Results: Significantly different proportions of residents met burnout criteria across time, with fewer meeting criteria in 2012 than in 2001 (2001: 76% [87/115]; 2004: 64% [75/118]; 2012: 61% [68/112]; P = .039). Depression screening results also differed across time, with fewer screening positive in 2012 than in 2004 (2001: 45% [52/115]; 2004: 55% [65/118]; 2012 [35/112]: 31%; P = .001). Residents, especially seniors, reported perceived negative impacts of WHLs on their well-being, education, and patient care. Most senior residents favored reverting to the pre-July 2011 system of WHLs. Interns were more divided.


Effects of Episode-Based Payment on Health Care Spending and Utilization: Evidence from Perinatal Care in Arkansas
Caitlin Carroll et al.
NBER Working Paper, October 2017

Abstract:

We study how physicians respond to financial incentives imposed by episode-based bundled payment (EBP), which encourages lower spending and improved quality for an entire episode of care. Specifically, we study the impact of the Arkansas Health Care Payment Improvement Initiative, a multi-payer program that requires providers in the state to enter into EBP arrangements for perinatal care. Because of its multi-payer nature and the requirement that providers participate, the program covers the vast majority of births in the state. Unlike fee-for-service reimbursement, EBP holds physicians responsible for all care within a discrete clinical episode, rewarding physicians not only for efficient use of their own services but also for efficient management of other health care inputs. In a difference-in-differences analysis of commercial claims, we find that perinatal spending decreased by 3.8% overall in Arkansas after the introduction of EBP, compared to surrounding states.
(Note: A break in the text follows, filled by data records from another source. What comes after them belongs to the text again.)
## src/battery_loop_pkg.sv

```systemverilog
// Package holding register offsets, field layouts, reset values and bus constants.
package battery_loop_pkg;
   // Bus and register geometry; the top byte address is 0x13C, so nine address bits.
   localparam int          ADDR_WIDTH        = 9;
   localparam int          DATA_WIDTH        = 32;
   localparam int          REG_WIDTH         = 8;
   localparam int          LEVEL_WIDTH       = 6;
   localparam int          POINTER_WIDTH     = 3;
   localparam int          TRANSISTOR_COUNT  = 6;

   // Register indices; the byte address is four times the index.
   localparam logic [7:0]  HIGH_BATTERY_SETPOINT_IDX    = 8'h4A;
   localparam logic [7:0]  LOW_BATTERY_SETPOINT_IDX     = 8'h4B;
   localparam logic [7:0]  POWER_MONITOR_SELECT_IDX     = 8'h4C;
   localparam logic [7:0]  TRANSISTOR_POWER_READING_IDX = 8'h4D;
   localparam logic [7:0]  LOOP_VOLTAGE_READING_IDX     = 8'h4E;
   localparam logic [7:0]  LOOP_CURRENT_READING_IDX     = 8'h4F;
   localparam logic [1:0]  WORD_OFFSET_BITS             = 2'h0;

   // Reset values of the writable fields.
   localparam logic [5:0]  HIGH_BATTERY_RESET  = 6'h32;
   localparam logic [5:0]  LOW_BATTERY_RESET   = 6'h10;
   localparam logic [2:0]  POINTER_RESET       = 3'h0;
   localparam logic [2:0]  POINTER_LAST_VALID  = 3'h5;

   // Field positions inside the loop status bytes.
   localparam int          SIGN_BIT            = 6;
   localparam int          MAG_MSB             = 5;
   localparam logic [31:0] UNMAPPED_READ_VALUE = 32'h0000_0000;
endpackage : battery_loop_pkg

```

## src/battery_and_loop_monitor_regs.sv

```systemverilog
// Battery set-point, power monitor pointer and loop sense register bank on Avalon-MM.
// What this block does
// - The high battery level is a six-bit field, 1.5 V per code, resetting to code 0x32.
// - The low battery level is a six-bit field, 1.5 V per code, resetting to code 0x10.
// - The three-bit pointer selects transistors one to six; codes 110 and 111 are undefined.
// - The power byte shows the power of the transistor that the pointer selects, and zero for codes 110 and 111.
// - The loop voltage byte carries the sign in bit 6 and the magnitude in bits 5:0.
// - The loop current byte carries the direction in bit 6 and the magnitude in bits 5:0.
//
// The implementer's own choice: the Avalon-MM interface to the registers.
module battery_and_loop_monitor_regs
   import battery_loop_pkg::*;
(
   input  wire logic                     ref_clk,              // Device clock, 125 MHz.
   input  wire logic                     rst_n,                // Synchronous reset, active low.
   input  wire logic [ADDR_WIDTH-1:0]    avs_address,          // Byte address.
   input  wire logic                     avs_read,             // Read request.
   input  wire logic                     avs_write,            // Write request.
   input  wire logic [DATA_WIDTH-1:0]    avs_writedata,        // Write data.
   input  wire logic [3:0]               avs_byteenable,       // Byte lanes.
   output logic      [DATA_WIDTH-1:0]    avs_readdata,         // Read data, registered.
   output logic                          avs_waitrequest,      // Stall until answer.
   input  wire logic [REG_WIDTH-1:0]     transistor_power_in [TRANSISTOR_COUNT], // Per-transistor power.
   input  wire logic                     loop_voltage_sign,    // 1 when ring is above tip.
   input  wire logic [LEVEL_WIDTH-1:0]   loop_voltage_magnitude, // Loop voltage, 1.5 V steps.
   input  wire logic                     loop_current_direction, // 1 for reverse current.
   input  wire logic [LEVEL_WIDTH-1:0]   loop_current_magnitude, // Loop current, 1.25 mA steps.
   output logic      [LEVEL_WIDTH-1:0]   high_battery_level,   // High battery set-point.
   output logic      [LEVEL_WIDTH-1:0]   low_battery_level,    // Low battery set-point.
   output logic      [POINTER_WIDTH-1:0] transistor_select_pointer // Monitored transistor.
);

   typedef enum logic [1:0] {
      BUS_IDLE   = 2'b01,
      BUS_ANSWER = 2'b10
   } bus_state_type;

   bus_state_type                bus_state;
   logic [REG_WIDTH-1:0]         transistor_power_value;
   logic                         request;
   logic [7:0]                   reg_index;
   logic                         aligned;
   logic [REG_WIDTH-1:0]         next_read_byte;

   // Turns a byte address into a register index; alignment is checked apart.
   function automatic logic [7:0] index_of(input logic [ADDR_WIDTH-1:0] addr);
      index_of = 8'(addr[ADDR_WIDTH-1:2]);
   endfunction : index_of

   assign request   = avs_read | avs_write;
   assign reg_index = index_of(avs_address);
   assign aligned   = (avs_address[1:0] == WORD_OFFSET_BITS);

   // Every access takes exactly one wait cycle; this keeps read data registered.
   always_ff @(posedge ref_clk) begin
      if (!rst_n) begin
         bus_state <= BUS_IDLE;
      end else begin
         case (bus_state)
            BUS_IDLE: begin
               if (request) begin
                  bus_state <= BUS_ANSWER;
               end
            end
            BUS_ANSWER: begin
               bus_state <= BUS_IDLE;
            end
            default: begin
               bus_state <= BUS_IDLE;
            end
         endcase
      end
   end

   assign avs_waitrequest = request & (bus_state != BUS_ANSWER);

   // Writable fields, committed on the edge where waitrequest is low; only lane 0 counts.
   always_ff @(posedge ref_clk) begin
      if (!rst_n) begin
         high_battery_level        <= HIGH_BATTERY_RESET;
         low_battery_level         <= LOW_BATTERY_RESET;
         transistor_select_pointer <= POINTER_RESET;
      end else if (avs_write && bus_state == BUS_ANSWER && aligned && avs_byteenable[0]) begin
         // The device does not enforce the ordering of the two levels; software owns it.
         case (reg_index)
            HIGH_BATTERY_SETPOINT_IDX: begin
               high_battery_level <= avs_writedata[MAG_MSB:0];
            end
            LOW_BATTERY_SETPOINT_IDX: begin
               low_battery_level <= avs_writedata[MAG_MSB:0];
            end
            POWER_MONITOR_SELECT_IDX: begin
               transistor_select_pointer <= avs_writedata[POINTER_WIDTH-1:0];
            end
            default: begin
               // Read-only and unmapped offsets ignore writes.
            end
         endcase
      end
   end

   // Pointer mux; undefined codes read zero as a harmless choice.
   always_comb begin
      if (transistor_select_pointer <= POINTER_LAST_VALID) begin
         transistor_power_value = transistor_power_in[transistor_select_pointer];
      end else begin
         transistor_power_value = '0;
      end
   end

   // Read byte selection with reserved bits forced to zero.
   always_comb begin
      next_read_byte = '0;
      if (aligned) begin
         case (reg_index)
            HIGH_BATTERY_SETPOINT_IDX:    next_read_byte = {2'h0, high_battery_level};
            LOW_BATTERY_SETPOINT_IDX:     next_read_byte = {2'h0, low_battery_level};
            POWER_MONITOR_SELECT_IDX:     next_read_byte = {5'h00, transistor_select_pointer};
            TRANSISTOR_POWER_READING_IDX: next_read_byte = transistor_power_value;
            LOOP_VOLTAGE_READING_IDX:
               next_read_byte = {1'h0, loop_voltage_sign, loop_voltage_magnitude};
            LOOP_CURRENT_READING_IDX:
               next_read_byte = {1'h0, loop_current_direction, loop_current_magnitude};
            default:                      next_read_byte = '0;
         endcase
      end
   end

   // Read data is registered in the idle cycle and stands at the answering edge.
   always_ff @(posedge ref_clk) begin
      if (!rst_n) begin
         avs_readdata <= UNMAPPED_READ_VALUE;
      end else if (avs_read && bus_state == BUS_IDLE) begin
         avs_readdata <= {24'h00_0000, next_read_byte};
      end
   end

   // A read of the power byte returns the mux output captured one cycle earlier.
   property p_power_read;
      @(posedge ref_clk) disable iff (!rst_n)
      (avs_read && bus_state == BUS_IDLE && aligned
       && reg_index == TRANSISTOR_POWER_READING_IDX)
      |=> (avs_readdata[7:0] == $past(transistor_power_value));
   endproperty
   a_power_read: assert property (p_power_read) else $error("power byte mismatch");

   property p_power_mux;
      @(posedge ref_clk) disable iff (!rst_n)
      (transistor_select_pointer <= POINTER_LAST_VALID)
      |-> (transistor_power_value == transistor_power_in[transistor_select_pointer]);
   endproperty
   a_power_mux: assert property (p_power_mux) else $error("pointer mux wrong");

   property p_voltage_read;
      @(posedge ref_clk) disable iff (!rst_n)
      (avs_read && bus_state == BUS_IDLE && aligned && reg_index == LOOP_VOLTAGE_READING_IDX)
      |=> (avs_readdata[7:0] == {1'b0, $past(loop_voltage_sign), $past(loop_voltage_magnitude)});
   endproperty
   a_voltage_read: assert property (p_voltage_read) else $error("voltage byte wrong");

   property p_current_read;
      @(posedge ref_clk) disable iff (!rst_n)
      (avs_read && bus_state == BUS_IDLE && aligned && reg_index == LOOP_CURRENT_READING_IDX)
      |=> (avs_readdata[7:0] ==
           {1'b0, $past(loop_current_direction), $past(loop_current_magnitude)});
   endproperty
   a_current_read: assert property (p_current_read) else $error("current byte wrong");

   property p_high_write;
      @(posedge ref_clk) disable iff (!rst_n)
      (avs_write && !avs_waitrequest && aligned && avs_byteenable[0]
       && reg_index == HIGH_BATTERY_SETPOINT_IDX)
      |=> (high_battery_level == $past(avs_writedata[5:0]));
   endproperty
   a_high_write: assert property (p_high_write) else $error("high level not written");

   property p_low_write;
      @(posedge ref_clk) disable iff (!rst_n)
      (avs_write && !avs_waitrequest && aligned && avs_byteenable[0]
       && reg_index == LOW_BATTERY_SETPOINT_IDX)
      |=> (low_battery_level == $past(avs_writedata[5:0]));
   endproperty
   a_low_write: assert property (p_low_write) else $error("low level not written");

   property p_reset_levels;
      @(posedge ref_clk)
      !rst_n |=> (high_battery_level == HIGH_BATTERY_RESET
                  && low_battery_level == LOW_BATTERY_RESET
                  && transistor_select_pointer == POINTER_RESET);
   endproperty
   a_reset_levels: assert property (p_reset_levels) else $error("reset values wrong");

   // Only the low byte carries data; the power byte uses all eight of its bits.
   property p_reserved_zero;
      @(posedge ref_clk) disable iff (!rst_n)
      (avs_read && !avs_waitrequest) |-> (avs_readdata[DATA_WIDTH-1:REG_WIDTH] == '0);
   endproperty
   a_reserved_zero: assert property (p_reserved_zero) else $error("reserved bits set");

   // Bit 7 is reserved in every byte of the bank except the power reading.
   property p_top_bit_zero;
      @(posedge ref_clk) disable iff (!rst_n)
      (avs_read && bus_state == BUS_IDLE && reg_index != TRANSISTOR_POWER_READING_IDX)
      |=> (avs_readdata[REG_WIDTH-1] == 1'b0);
   endproperty
   a_top_bit_zero: assert property (p_top_bit_zero) else $error("reserved bit 7 set");

   // The set-point bytes keep their two top bits clear on read-back.
   property p_field_reserved;
      @(posedge ref_clk) disable iff (!rst_n)
      (avs_read && bus_state == BUS_IDLE && aligned
      && (reg_index == HIGH_BATTERY_SETPOINT_IDX || reg_index == LOW_BATTERY_SETPOINT_IDX))
      |=> (avs_readdata[REG_WIDTH-1:LEVEL_WIDTH] == '0);
   endproperty
   a_field_reserved: assert property (p_field_reserved) else $error("level bits 7:6 set");

   property p_pointer_write;
      @(posedge ref_clk) disable iff (!rst_n)
      (avs_write && !avs_waitrequest && aligned && avs_byteenable[0]
       && reg_index == POWER_MONITOR_SELECT_IDX)
      |=> (transistor_select_pointer == $past(avs_writedata[POINTER_WIDTH-1:0]));
   endproperty
   a_pointer_write: assert property (p_pointer_write) else $error("pointer not written");

   // A write that misses lane 0 or the word boundary must leave every field alone.
   property p_refused_write;
      @(posedge ref_clk) disable iff (!rst_n)
      (avs_write && !avs_waitrequest && !(aligned && avs_byteenable[0]))
      |=> ($stable(high_battery_level) && $stable(low_battery_level)
           && $stable(transistor_select_pointer));
   endproperty
   a_refused_write: assert property (p_refused_write) else $error("refused write landed");

   property p_one_wait;
      @(posedge ref_clk) disable iff (!rst_n)
      ($rose(avs_read) && bus_state == BUS_IDLE) |-> avs_waitrequest ##1 !avs_waitrequest;
   endproperty
   a_one_wait: assert property (p_one_wait) else $error("answer latency wrong");

endmodule : battery_and_loop_monitor_regs

```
We find that the decrease was driven by reduced spending on non-physician health care inputs, specifically the prices paid for inpatient facility care, and that our results are robust to a number of sensitivity and placebo tests. We additionally find that EBP was associated with a limited improvement in quality of care.


Incentive Design and Quality Improvements: Evidence from State Medicaid Nursing Home Pay-for-Performance Programs
Tamara Konetzka, Meghan Skira & Rachel Werner
American Journal of Health Economics, forthcoming

Abstract:

Pay-for-performance (P4P) programs have become a popular policy tool aimed at improving health care quality. We analyze how incentive design affects quality improvements in the nursing home setting, where several state Medicaid agencies have implemented P4P programs that vary in incentive structure. Using the Minimum Data Set and the Online Survey, Certification, and Reporting data from 2001 to 2009, we examine how the weights put on various performance measures that are tied to P4P bonuses, such as clinical outcomes, inspection deficiencies, and staffing levels, affect improvements in those measures. We find larger weights on clinical outcomes often lead to larger improvements, but small weights can lead to no improvement or worsening of some clinical outcomes. We find a qualifier for P4P eligibility based on having few or no severe inspection deficiencies is more effective at decreasing inspection deficiencies than using weights, suggesting simple rules for participation may incent larger improvement.